In addition, Aleu said there was a growing concern amongst diaspora populations, who are able to register in neighbouring Uganda, Kenya, Ethiopia and Egypt, as well as in Australia, Britain, the United States and Canada.

"We have got reports that there is a lot of chaos emerging," said Aleu, referring to southerners voting outside Sudan.

"In Canada, for example, southern Sudanese are boycotting to register simply because they are not sure they will cast their vote when the time for referendum comes," he added.

Some were concerned at the expense of travelling long distances to register and then vote.

In addition, while the intergovernmental International Organisation for Migration (IOM) is assisting the registration process, Aleu said some were concerned it was not able to correctly identify who is eligible to vote.

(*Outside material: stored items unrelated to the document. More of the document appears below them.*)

File: config.mk
export PLATFORM = sky130hd
export DESIGN_NAME = mem_bank_ctl
export DESIGN_NICKNAME = d
export VERILOG_FILES = /design/src/rtl/mem_bank_pkg.sv /design/src/rtl/mem_bank_array.sv /design/src/rtl/mem_bank_ctl.sv
export SDC_FILE = /design/constraint.sdc
export NUM_CORES = 1
export LEC_CHECK = 0
export ABC_AREA = 0
export BUFFER_PORTS_ARGS = -buffer_cell sky130_fd_sc_hd__buf_2
export CORE_MARGIN = 2
export CORE_UTILIZATION = 60
export DETAILED_ROUTE_END_ITERATION = 6
export PLACE_DENSITY = 0.81
export SLEW_MARGIN = 0
export SYNTH_ARGS = -nofsm -noshare
export SYNTH_HDL_FRONTEND = slang
export SYNTH_SLANG_ARGS = --single-unit
export TNS_END_PERCENT = 30
File: constraint.sdc
create_clock -name clk -period 4 [get_ports clk]
set_input_delay 0.4 -clock clk [delete_from_list [all_inputs] [get_ports clk]]
set_output_delay 0.4 -clock clk [all_outputs]
set_load 0.01 [all_outputs]
File: src/rtl/mem_bank_pkg.sv
// mem_bank_pkg: access-mode encoding shared by the memory bank files
package mem_bank_pkg;
  typedef logic [1:0] mode_t;
  localparam mode_t MODE_RAM    = 2'b00;
  localparam mode_t MODE_FIFO   = 2'b01;
  localparam mode_t MODE_STREAM = 2'b10;
  localparam mode_t MODE_RSVD   = 2'b11;
endpackage

File: src/rtl/mem_bank_array.sv
// mem_bank_array: DEPTH x DATA_W storage, one write port, one synchronous read-first read port, no reset
module mem_bank_array #(
  parameter int DATA_W = 8,
  parameter int DEPTH  = 16,
  parameter int ADDR_W = $clog2(DEPTH)
) (
  input  logic              clk,
  input  logic              we,
  input  logic [ADDR_W-1:0] wa,
  input  logic [DATA_W-1:0] wd,
  input  logic              re,
  input  logic [ADDR_W-1:0] ra,
  output logic [DATA_W-1:0] q
);
  logic [DATA_W-1:0] mem [DEPTH];
  always_ff @(posedge clk) begin
    if (we) mem[wa] <= wd;
    if (re) q <= mem[ra];
  end
endmodule

File: src/rtl/mem_bank_ctl.sv
// mem_bank_ctl: RAM/FIFO/STREAM memory bank; mode register, pointers, FIFO count/flags, sticky errors, 1-cycle read with rvalid
module mem_bank_ctl
  import mem_bank_pkg::*;
#(
  parameter int DATA_W = 8,
  parameter int DEPTH  = 16,
  parameter int ADDR_W = $clog2(DEPTH)
) (
  input  logic              clk,
  input  logic              rst_n,
  input  logic [1:0]        mode,
  input  logic [ADDR_W-1:0] addr,
  input  logic              ptr_ld,
  input  logic              wr_en,
  input  logic [DATA_W-1:0] wdata,
  input  logic              rd_en,
  output logic [DATA_W-1:0] rdata,
  output logic              rvalid,
  output logic              full,
  output logic              empty,
  output logic [ADDR_W:0]   count,
  output logic              err_ovf,
  output logic              err_udf,
  input  logic              clr_err
);
  localparam logic [ADDR_W:0] FULL_CNT = (ADDR_W+1)'(DEPTH);
  mode_t             mode_q;
  logic [ADDR_W-1:0] wptr, rptr, sptr, wp, rp, sp, wptr_n, rptr_n, sptr_n, wa, ra;
  logic [ADDR_W:0]   count_q, ce, count_n;
  logic              chg, is_ram, is_fifo, is_str, f_full, f_empty;
  logic              push, pop, ovf, udf, we, re, rd_clr;
  logic [DATA_W-1:0] q;
  always_comb begin
    chg     = mode != mode_q;
    is_ram  = mode == MODE_RAM;
    is_fifo = mode == MODE_FIFO;
    is_str  = mode == MODE_STREAM;
    wp      = chg ? '0 : wptr;
    rp      = chg ? '0 : rptr;
    ce      = chg ? '0 : count_q;
    sp      = ptr_ld ? addr : (chg ? '0 : sptr);
    f_full  = ce == FULL_CNT;
    f_empty = ce == '0;
    push    = is_fifo && wr_en && (!f_full || rd_en);
    pop     = is_fifo && rd_en && !f_empty;
    ovf     = is_fifo && wr_en && f_full && !rd_en;
    udf     = is_fifo && rd_en && f_empty;
    we      = rst_n && ((is_ram && wr_en) || push || (is_str && wr_en));
    re      = rst_n && ((is_ram && rd_en) || pop || (is_str && rd_en));
    wa      = is_fifo ? wp : (is_str ? sp : addr);
    ra      = is_fifo ? rp : (is_str ? sp : addr);
    wptr_n  = wp + ADDR_W'(push);
    rptr_n  = rp + ADDR_W'(pop);
    count_n = ce + (ADDR_W+1)'(push) - (ADDR_W+1)'(pop);
    sptr_n  = is_str ? sp + ADDR_W'(wr_en || rd_en) : (chg ? '0 : sptr);
  end
  always_ff @(posedge clk) begin
    mode_q <= mode;
    if (!rst_n) begin
      wptr    <= '0;
      rptr    <= '0;
      sptr    <= '0;
      count_q <= '0;
      err_ovf <= 1'b0;
      err_udf <= 1'b0;
      rvalid  <= 1'b0;
      rd_clr  <= 1'b1;
    end else begin
      wptr    <= wptr_n;
      rptr    <= rptr_n;
      sptr    <= sptr_n;
      count_q <= count_n;
      err_ovf <= ovf || (err_ovf && !clr_err);
      err_udf <= udf || (err_udf && !clr_err);
      rvalid  <= re;
      if (re) rd_clr <= 1'b0;
    end
  end
  mem_bank_array #(.DATA_W(DATA_W), .DEPTH(DEPTH), .ADDR_W(ADDR_W)) u_array (
    .clk(clk), .we(we), .wa(wa), .wd(wdata), .re(re), .ra(ra), .q(q)
  );
  assign rdata = rd_clr ? '0 : q;
  assign count = count_q;
  assign full  = count_q == FULL_CNT;
  assign empty = count_q == '0;
endmodule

Many are fearful the IOM "does not have the ability to determine who southern Sudanese are, so people can claim to be southern Sudanese when they are not," said Aleu.

While a simple majority of 50 percent plus one vote is needed to decide either option, the vote will only be valid if 60 percent of registered voters turn out.

About five million south Sudanese are eligible to vote, including an estimated 500,000 to two million abroad, according to UN estimates.

Registration offices will remain open until December 1.

The vote is to be held on the same day as a referendum in the oil-rich Abyei region, with voters there choosing whether to stay with the north or go with the south.